Among the entries below, take the line with "wl_met1_mm: 3.382" and the line with "yosysSeqAreaShare_pct: 54.74", and output them and every line between them exactly, with nothing else.

Record extracts —
=== Section Start ===

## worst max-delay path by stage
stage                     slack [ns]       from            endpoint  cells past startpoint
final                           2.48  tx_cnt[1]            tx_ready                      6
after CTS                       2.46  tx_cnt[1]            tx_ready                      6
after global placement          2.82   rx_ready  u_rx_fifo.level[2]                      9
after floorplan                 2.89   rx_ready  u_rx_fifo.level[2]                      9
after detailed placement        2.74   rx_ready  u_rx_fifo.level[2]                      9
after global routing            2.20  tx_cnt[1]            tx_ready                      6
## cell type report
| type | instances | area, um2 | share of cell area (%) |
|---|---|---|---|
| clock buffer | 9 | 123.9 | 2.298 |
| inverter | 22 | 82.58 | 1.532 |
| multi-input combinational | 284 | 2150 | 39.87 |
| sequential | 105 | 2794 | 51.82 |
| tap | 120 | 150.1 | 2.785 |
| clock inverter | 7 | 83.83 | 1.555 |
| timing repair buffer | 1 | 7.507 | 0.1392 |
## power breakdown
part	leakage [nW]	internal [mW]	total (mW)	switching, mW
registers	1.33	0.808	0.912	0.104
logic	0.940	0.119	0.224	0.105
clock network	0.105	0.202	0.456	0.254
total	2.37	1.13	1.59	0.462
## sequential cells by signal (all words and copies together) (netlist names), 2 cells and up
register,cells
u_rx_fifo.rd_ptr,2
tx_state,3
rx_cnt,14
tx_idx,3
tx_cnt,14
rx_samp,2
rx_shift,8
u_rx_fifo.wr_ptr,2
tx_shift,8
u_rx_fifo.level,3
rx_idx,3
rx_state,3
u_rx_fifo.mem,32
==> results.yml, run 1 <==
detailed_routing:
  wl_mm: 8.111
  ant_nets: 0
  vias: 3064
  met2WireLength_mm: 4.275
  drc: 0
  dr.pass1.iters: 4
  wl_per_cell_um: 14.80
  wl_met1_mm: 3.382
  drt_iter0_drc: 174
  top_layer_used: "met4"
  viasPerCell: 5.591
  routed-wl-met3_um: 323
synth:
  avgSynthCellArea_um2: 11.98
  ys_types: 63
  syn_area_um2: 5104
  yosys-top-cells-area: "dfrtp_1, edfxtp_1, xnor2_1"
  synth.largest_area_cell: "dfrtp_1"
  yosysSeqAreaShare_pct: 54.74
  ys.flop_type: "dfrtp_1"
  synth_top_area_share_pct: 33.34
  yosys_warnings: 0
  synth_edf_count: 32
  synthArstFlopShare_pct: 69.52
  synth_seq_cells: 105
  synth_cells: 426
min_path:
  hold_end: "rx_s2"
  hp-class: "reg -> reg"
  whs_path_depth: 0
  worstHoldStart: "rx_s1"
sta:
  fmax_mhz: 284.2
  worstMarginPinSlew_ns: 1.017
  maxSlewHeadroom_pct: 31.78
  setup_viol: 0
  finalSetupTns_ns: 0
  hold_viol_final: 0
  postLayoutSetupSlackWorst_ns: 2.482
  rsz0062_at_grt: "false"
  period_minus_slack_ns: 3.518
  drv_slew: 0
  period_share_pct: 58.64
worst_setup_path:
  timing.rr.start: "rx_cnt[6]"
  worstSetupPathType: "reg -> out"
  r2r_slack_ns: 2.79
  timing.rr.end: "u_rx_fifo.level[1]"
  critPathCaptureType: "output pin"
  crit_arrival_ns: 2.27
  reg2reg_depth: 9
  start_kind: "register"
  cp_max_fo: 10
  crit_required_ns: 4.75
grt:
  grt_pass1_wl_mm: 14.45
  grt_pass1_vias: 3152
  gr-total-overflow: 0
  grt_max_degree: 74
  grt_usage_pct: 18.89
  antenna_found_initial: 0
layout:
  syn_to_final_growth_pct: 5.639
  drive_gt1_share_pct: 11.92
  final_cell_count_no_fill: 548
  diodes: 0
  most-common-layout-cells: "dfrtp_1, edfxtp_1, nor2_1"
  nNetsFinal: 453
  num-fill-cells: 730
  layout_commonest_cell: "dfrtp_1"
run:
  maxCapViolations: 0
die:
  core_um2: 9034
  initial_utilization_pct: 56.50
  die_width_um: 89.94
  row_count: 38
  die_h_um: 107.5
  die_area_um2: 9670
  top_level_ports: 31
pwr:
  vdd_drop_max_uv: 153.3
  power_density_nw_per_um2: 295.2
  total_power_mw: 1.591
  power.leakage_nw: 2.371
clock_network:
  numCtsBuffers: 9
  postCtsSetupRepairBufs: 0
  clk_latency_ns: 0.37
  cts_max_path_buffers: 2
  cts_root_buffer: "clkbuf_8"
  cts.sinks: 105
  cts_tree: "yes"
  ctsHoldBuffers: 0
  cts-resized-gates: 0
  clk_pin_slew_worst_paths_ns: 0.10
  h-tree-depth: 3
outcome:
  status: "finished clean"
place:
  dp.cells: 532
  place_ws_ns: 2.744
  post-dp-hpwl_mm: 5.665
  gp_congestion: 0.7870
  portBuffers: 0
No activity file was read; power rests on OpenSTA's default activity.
<file path="src/rtl/pio_edge_poller.sv">
// rtl/pio_edge_poller.sv - Avalon-MM master that polls an edge-capture PIO and queues captured events.
module pio_edge_poller #(
  parameter int POLL_DIV   = 16,
  parameter int FIFO_DEPTH = 4,
  parameter int LVL_W      = 3
) (
  input  logic             clk,
  input  logic             reset_n,
  input  logic             enable,
  output logic [1:0]       avm_address,
  output logic             avm_chipselect,
  output logic             avm_write_n,
  output logic [31:0]      avm_writedata,
  input  logic [31:0]      avm_readdata,
  output logic             evt_valid,
  input  logic             evt_ready,
  output logic [7:0]       evt_capture,
  output logic [7:0]       evt_data,
  output logic [LVL_W-1:0] fifo_level,
  output logic             irq
);

  localparam int PTR_W = LVL_W - 1;
  localparam int TMR_W = $clog2(POLL_DIV);

  typedef enum logic [2:0] {
    IDLE, CAP_REQ, CAP_SAMPLE, DAT_REQ, DAT_SAMPLE, CLR, PUSH
  } state_t;

  state_t           state, state_nxt;
  logic [TMR_W-1:0] timer;
  logic [7:0]       cap_reg, dat_reg;
  logic             start, push, pop;

  logic [15:0]      mem [FIFO_DEPTH];
  logic [PTR_W-1:0] wr_ptr, rd_ptr;
  logic [15:0]      last_q, head;
  logic             unused_readdata;

  assign unused_readdata = ^avm_readdata[31:8];

  // A tick is pending while the timer sits at zero; it is consumed only by an actual poll start.
  assign start = (state == IDLE) && (timer == '0) && enable && (fifo_level < LVL_W'(FIFO_DEPTH));
  assign push  = (state == PUSH);
  assign pop   = evt_valid && evt_ready;

  always_ff @(posedge clk or negedge reset_n) begin
    if (!reset_n) begin
      state   <= IDLE;
      timer   <= TMR_W'(POLL_DIV - 1);
      cap_reg <= '0;
      dat_reg <= '0;
    end else begin
      state <= state_nxt;
      if (start)
        timer <= TMR_W'(POLL_DIV - 1);
      else if (timer != '0)
        timer <= timer - TMR_W'(1);
      if (state == CAP_SAMPLE)
        cap_reg <= avm_readdata[7:0];
      if (state == DAT_SAMPLE)
        dat_reg <= avm_readdata[7:0];
    end
  end

  always_comb begin
    state_nxt      = state;
    avm_address    = 2'd0;
    avm_chipselect = 1'b0;
    avm_write_n    = 1'b1;
    avm_writedata  = 32'd0;
    case (state)
      IDLE: if (start) state_nxt = CAP_REQ;
      CAP_REQ: begin
        avm_address    = 2'd3;
        avm_chipselect = 1'b1;
        state_nxt      = CAP_SAMPLE;
      end
      CAP_SAMPLE: begin
        avm_address    = 2'd3;
        avm_chipselect = 1'b1;
        state_nxt      = (avm_readdata[7:0] == 8'd0) ? IDLE : DAT_REQ;
      end
      DAT_REQ: begin
        avm_chipselect = 1'b1;
        state_nxt      = DAT_SAMPLE;
      end
      DAT_SAMPLE: begin
        avm_chipselect = 1'b1;
        state_nxt      = CLR;
      end
      CLR: begin
        // Clear only what was captured so later edges on other bits survive.
        avm_address    = 2'd3;
        avm_chipselect = 1'b1;
        avm_write_n    = 1'b0;
        avm_writedata  = {24'd0, cap_reg};
        state_nxt      = PUSH;
      end
      PUSH:    state_nxt = IDLE;
      default: state_nxt = IDLE;
    endcase
  end

  always_ff @(posedge clk) begin
    if (push)
      mem[wr_ptr] <= {cap_reg, dat_reg};
  end

  always_ff @(posedge clk or negedge reset_n) begin
    if (!reset_n) begin
      wr_ptr     <= '0;
      rd_ptr     <= '0;
      fifo_level <= '0;
      last_q     <= '0;
    end else begin
      if (push)
        wr_ptr <= wr_ptr + PTR_W'(1);
      if (pop) begin
        rd_ptr <= rd_ptr + PTR_W'(1);
        last_q <= mem[rd_ptr];
      end
      case ({push, pop})
        2'b10:   fifo_level <= fifo_level + LVL_W'(1);
        2'b01:   fifo_level <= fifo_level - LVL_W'(1);
        default: fifo_level <= fifo_level;
      endcase
    end
  end

  // The head shows the last popped entry while empty instead of a stale slot.
  assign evt_valid   = (fifo_level != '0);
  assign head        = evt_valid ? mem[rd_ptr] : last_q;
  assign evt_capture = head[15:8];
  assign evt_data    = head[7:0];
  assign irq         = evt_valid;

endmodule
</file>
<file path="config.mk">
export PLATFORM = sky130hd
export DESIGN_NAME = pio_edge_poller
export DESIGN_NICKNAME = d
export VERILOG_FILES = /design/src/rtl/pio_edge_poller.sv
export SDC_FILE = /design/constraint.sdc
export NUM_CORES = 1
export LEC_CHECK = 0
export BUFFER_PORTS_ARGS = -buffer_cell sky130_fd_sc_hd__buf_2
export CAP_MARGIN = 0
export CORE_MARGIN = 4
export CORE_UTILIZATION = 43
export CTS_BUF_LIST = sky130_fd_sc_hd__clkbuf_2
export CTS_CLUSTER_DIAMETER = 120
export CTS_CLUSTER_SIZE = 40
export DETAILED_ROUTE_END_ITERATION = 12
export GPL_TIMING_DRIVEN = 0
export PLACE_DENSITY_LB_ADDON = 0.25
export RECOVER_POWER = 100
export SLEW_MARGIN = 20
export SYNTH_ARGS = -nofsm -noshare
export SYNTH_HDL_FRONTEND = slang
export SYNTH_SLANG_ARGS = --single-unit
</file>
<file path="constraint.sdc">
create_clock -name clk -period 3.45 [get_ports clk]
set_input_delay 0.69 -clock clk [delete_from_list [all_inputs] [get_ports clk]]
set_output_delay 0.69 -clock clk [all_outputs]
set_load 0.01 [all_outputs]
</file>
==> flow_metrics.tcl <==
set metrics [dict create \
    fp.dieH_um 114 \
    post-route-min-period_ns 3.14 \
    fin_crit_sh_pct 91.1 \
    drv_slew 47 \
    hold_end "cap_reg[3]$_DFFE_PN0P_" \
    cp-start-kind "register" \
    p_sw_w 0.00147 \
    area_delta_synth_final_pct 11.3 \
    rsz0062_at_grt "no" \
    htree_levels 3 \
    clock_latency_ns 0.55 \
    fp.dieW_um 114 \
    clkPwrFrac_pct 13.4 \
    num-fill-cells 954 \
    antennaDiodeCount 0 \
    ys_types 39 \
    first_pass_iters 4 \
    netlist_area_um2 4820 \
    cts_setup_buffers 0 \
    register_area_um2 3080 \
    synthSimpleGateAreaFrac_pct 4.36 \
    wirelength_um 8470 \
    via_per_inst 4.83 \
    synth_area_per_cell_um2 16.7 \
    hold_depth 2 \
    fin_nets 411 \
    num_rows 38 \
    status "complete, but fails checks" \
    largest_reg_flops 64 \
    grt_pass1_vias 2592 \
    start_util_pct 44.2 \
    yosysWarningCount 0 \
    synth-seq-cells 110 \
    critical_path_class "reg2out" \
    internal_power_w 0.00286 \
    largest_register "mem" \
    ys_seq_area_share_pct 63.9 \
    ff2ff_path_depth 9 \
    pwr-share-comb_pct 37.9 \
    path_clk_slew_ns 0.29 \
    hp-start "avm_readdata[3]" \
    cts_tree "yes" \
    setup_viol 0 \
    maxCapViolations 1 \
    clock-sinks 110 \
    power_density_nw_per_um2 806 \
    reg_top3 "mem x64, last_q x16" \
    drtIter0Drc 96 \
    cpPeakStageDelay_ns 0.52 \
    numCtsBuffers 9 \
    grt_max_degree 47 \
    reg2reg_slack_ns 0.47 \
    vias 2466 \
    critical_path_depth 5 \
    crit_top_cell "clkbuf_1" \
    drc 0 \
    synth_compound_area_share_pct 2.16 \
    cts_root_buffer "clkbuf_2" \
    netlist_instances 289 \
    synth_mux_area_share_pct 19.8 \
    vdd_drop_max_uv 479 \
    min_path_type "in2reg" \
    worst_slew_pin_slew_ns 2.67 \
    fin_util_pct 49.2 \
    dp_hpwl_um 5730 \
    hold_violations 0 \
    synth_top_family_by_area "multiplexers" \
    wl_per_cell_um 16.6 \
    grt_usage_pct 14.0 \
    critPathCaptureType "primary output" \
    p_leak_nw 2.10 \
    detail-route-antenna-nets 0 \
    io_pins 93 \
    grt_pass1_wl_um 13800 \
    multiInputGateArea_um2 1510 \
    fin_tns_setup_ns 0 \
    worstPathArrival_ns 2.45 \
    cts_buffer_depth 2 \
    drive_gt1_share_pct 33.7 \
    routabilityCongestion 0.742 \
    grt_overflow_total 0 \
    pwr-share-seq_pct 48.7 \
    fmax_mhz 318 \
    portBuffers 44 \
    critPathBufInv 3 \
    antenna_found_initial 0 \
    dieArea_um2 13000 \
    synth-xor-area-share_pct 1.09 \
    slew_headroom_pct -78.0 \
    timing.rr.start "fifo_level[2]$_DFFE_PN0P_" \
    switching_share_pct 33.9 \
    regToRegEndpoint "fifo_level[2]$_DFFE_PN0P_" \
    crit_chain "or3_1 > clkbuf_1 > clkbuf_2 > mux2_2 > clkbuf_1" \
    crit_fanout 11 \
    violations "capacitance limit, slew limit" \
    cts_resized 0 \
    crit_family "buffers and inverters" \
    skew_ns 0.0346 \
    postCtsHoldBufs 0 \
    synth_fa_ha_area_share_pct 2.23 \
    core-area_um2 10900 \
    slowest_stage "dfrtp_1" \
    required_ns 2.76 \
]
[logic make-up after synthesis]
kind of cell | after synthesis
multiplexers | 66
flip-flops | 110
other | 1
adder cells (fa/ha/maj) | 8
buffers and inverters | 46
AND/OR/NAND/NOR | 35
AO/OA/AOI/OAI | 17
XOR/XNOR | 6
[config.mk]
export PLATFORM = sky130hd
export DESIGN_NAME = pattern_serializer
export DESIGN_NICKNAME = d
export VERILOG_FILES = /design/src/rtl/pattern_serializer_pkg.sv /design/src/rtl/pattern_serializer_tick_divider.sv /design/src/rtl/pattern_serializer.sv
export SDC_FILE = /design/constraint.sdc
export NUM_CORES = 1
export LEC_CHECK = 0
export ABC_AREA = 1
export BUFFER_PORTS_ARGS = -buffer_cell sky130_fd_sc_hd__buf_2
export CAP_MARGIN = 15
export CORE_MARGIN = 3
export CORE_UTILIZATION = 32
export DETAILED_ROUTE_END_ITERATION = 8
export SETUP_SLACK_MARGIN = 0.02
export SLEW_MARGIN = 10
export SYNTH_ARGS = -nofsm -noshare
export SYNTH_HDL_FRONTEND = slang
export SYNTH_SLANG_ARGS = --single-unit
[constraint.sdc]
create_clock -name clock_i -period 1.8 [get_ports clock_i]
set_input_delay 0.18 -clock clock_i [delete_from_list [all_inputs] [get_ports clock_i]]
set_output_delay 0.18 -clock clock_i [all_outputs]
set_load 0.05 [all_outputs]
[src/rtl/pattern_serializer_pkg.sv]
// Shared constants and state encoding for the pattern serializer and its
// sequence-detector consumer.
package pattern_serializer_pkg;

   localparam int unsigned SerWidth       = 8;
   localparam int unsigned SerLenW        = 4;
   localparam int unsigned DefaultTickDiv = 25000000;

   typedef enum logic [1:0] {
      StIdle  = 2'b00,
      StShift = 2'b01,
      StDone  = 2'b10
   } state_e;

endpackage

[src/rtl/pattern_serializer_tick_divider.sv]
// Loadable down-counter; tc_o flags a count of zero. Also used for display blinking.
module tick_divider #(
   parameter int unsigned Width = 25
) (
   input  logic             clk_i,
   input  logic             rst_ni,
   input  logic             clr_i,
   input  logic             load_i,
   input  logic [Width-1:0] load_val_i,
   input  logic             en_i,
   output logic [Width-1:0] count_o,
   output logic             tc_o
);

   logic [Width-1:0] count_d, count_q;

   always_ff @(posedge clk_i or negedge rst_ni) begin
      if (!rst_ni) begin
         count_q <= '0;
      end else begin
         count_q <= count_d;
      end
   end

   // Clear beats load beats decrement; the counter parks at zero.
   always_comb begin
      count_d = count_q;
      if (clr_i) begin
         count_d = '0;
      end else if (load_i) begin
         count_d = load_val_i;
      end else if (en_i && (count_q != '0)) begin
         count_d = count_q - Width'(1);
      end
   end

   assign count_o = count_q;
   assign tc_o    = (count_q == '0);

endmodule
===== src/rtl/branch_resolve_unit_if.sv =====
// Fetch/execute/BHT-write bundle for branch_resolve_unit.
// Handshake: a prediction transfers on a rising clk edge where pred_valid & pred_ready are both 1. res_valid has no ready and is a one-cycle resolve strobe for the oldest entry.
interface branch_resolve_unit_if #(
   parameter int IDX_W = 5,
   parameter int PC_W  = 32
);
   logic             pred_valid;
   logic [PC_W-1:0]  pred_pc;
   logic [IDX_W-1:0] pred_idx;
   logic             pred_taken;
   logic [PC_W-1:0]  pred_target;
   logic             pred_ready;
   logic             res_valid;
   logic             res_taken;
   logic [PC_W-1:0]  res_target;
   logic             upd_en;
   logic [IDX_W-1:0] upd_idx;
   logic             upd_taken;
   logic             flush;
   logic [PC_W-1:0]  redirect_pc;
   logic             err_underflow;

   modport master (
      output pred_valid, pred_pc, pred_idx, pred_taken, pred_target,
      output res_valid, res_taken, res_target,
      input  pred_ready, upd_en, upd_idx, upd_taken, flush, redirect_pc, err_underflow
   );

   modport slave (
      input  pred_valid, pred_pc, pred_idx, pred_taken, pred_target,
      input  res_valid, res_taken, res_target,
      output pred_ready, upd_en, upd_idx, upd_taken, flush, redirect_pc, err_underflow
   );
endinterface


===== src/rtl/branch_resolve_unit.sv =====
// In-order FIFO of in-flight branch predictions; emits BHT training writes and mispredict flush/redirect.
// Optional BRU_STATS_EN adds saturating br_count/mp_count outputs.
module branch_resolve_unit #(
   parameter int DEPTH = 4,
   parameter int IDX_W = 5,
   parameter int PC_W  = 32
) (
   input logic clk,
   input logic arst_n,
   branch_resolve_unit_if.slave bus
`ifdef BRU_STATS_EN
   ,
   output logic [15:0] br_count,
   output logic [15:0] mp_count
`endif
);
   localparam int PTR_W = (DEPTH > 1) ? $clog2(DEPTH) : 1;
   localparam int CNT_W = $clog2(DEPTH + 1);

   logic [PC_W-1:0]  pc_mem     [DEPTH];
   logic [IDX_W-1:0] idx_mem    [DEPTH];
   logic             taken_mem  [DEPTH];
   logic [PC_W-1:0]  target_mem [DEPTH];

   logic [PTR_W-1:0] wr_ptr;
   logic [PTR_W-1:0] rd_ptr;
   logic [CNT_W-1:0] count;

   logic             full;
   logic             push;
   logic             pop;
   logic             mispredict;
   logic             underflow;
   logic [PC_W-1:0]  head_pc;
   logic [IDX_W-1:0] head_idx;
   logic             head_taken;
   logic [PC_W-1:0]  head_target;

   always_comb begin
      full           = (count == CNT_W'(DEPTH));
      bus.pred_ready = ~full & ~bus.flush;
      push           = bus.pred_valid & bus.pred_ready;
      head_pc        = pc_mem[rd_ptr];
      head_idx       = idx_mem[rd_ptr];
      head_taken     = taken_mem[rd_ptr];
      head_target    = target_mem[rd_ptr];
      // Resolutions are ignored during the flush cycle; an empty FIFO is an underflow.
      pop            = bus.res_valid & ~bus.flush & (count != '0);
      underflow      = bus.res_valid & ~bus.flush & (count == '0);
      mispredict     = pop & ((bus.res_taken != head_taken) |
                              (bus.res_taken & head_taken & (bus.res_target != head_target)));
   end

   always_ff @(posedge clk) begin
      if (push) begin
         pc_mem[wr_ptr]     <= bus.pred_pc;
         idx_mem[wr_ptr]    <= bus.pred_idx;
         taken_mem[wr_ptr]  <= bus.pred_taken;
         target_mem[wr_ptr] <= bus.pred_target;
      end
   end

   // A mispredict clears the FIFO and drops any push from the same cycle.
   always_ff @(posedge clk or negedge arst_n) begin
      if (!arst_n) begin
         wr_ptr <= '0;
         rd_ptr <= '0;
         count  <= '0;
      end else if (mispredict) begin
         wr_ptr <= '0;
         rd_ptr <= '0;
         count  <= '0;
      end else begin
         if (push) wr_ptr <= wr_ptr + PTR_W'(1);
         if (pop)  rd_ptr <= rd_ptr + PTR_W'(1);
         if (push && !pop)      count <= count + CNT_W'(1);
         else if (pop && !push) count <= count - CNT_W'(1);
      end
   end

   always_ff @(posedge clk or negedge arst_n) begin
      if (!arst_n) begin
         bus.upd_en        <= 1'b0;
         bus.upd_idx       <= '0;
         bus.upd_taken     <= 1'b0;
         bus.flush         <= 1'b0;
         bus.redirect_pc   <= '0;
         bus.err_underflow <= 1'b0;
      end else begin
         bus.upd_en <= pop;
         bus.flush  <= mispredict;
         if (pop) begin
            bus.upd_idx   <= head_idx;
            bus.upd_taken <= bus.res_taken;
         end
         if (mispredict)
            bus.redirect_pc <= bus.res_taken ? bus.res_target : head_pc + PC_W'(4);
         if (underflow)
            bus.err_underflow <= 1'b1;
      end
   end

`ifdef BRU_STATS_EN
   always_ff @(posedge clk or negedge arst_n) begin
      if (!arst_n) begin
         br_count <= '0;
         mp_count <= '0;
      end else begin
         if (pop && br_count != 16'hFFFF)        br_count <= br_count + 16'd1;
         if (mispredict && mp_count != 16'hFFFF) mp_count <= mp_count + 16'd1;
      end
   end
`endif
endmodule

=== Section End ===

The answer —
  wl_met1_mm: 3.382
  drt_iter0_drc: 174
  top_layer_used: "met4"
  viasPerCell: 5.591
  routed-wl-met3_um: 323
synth:
  avgSynthCellArea_um2: 11.98
  ys_types: 63
  syn_area_um2: 5104
  yosys-top-cells-area: "dfrtp_1, edfxtp_1, xnor2_1"
  synth.largest_area_cell: "dfrtp_1"
  yosysSeqAreaShare_pct: 54.74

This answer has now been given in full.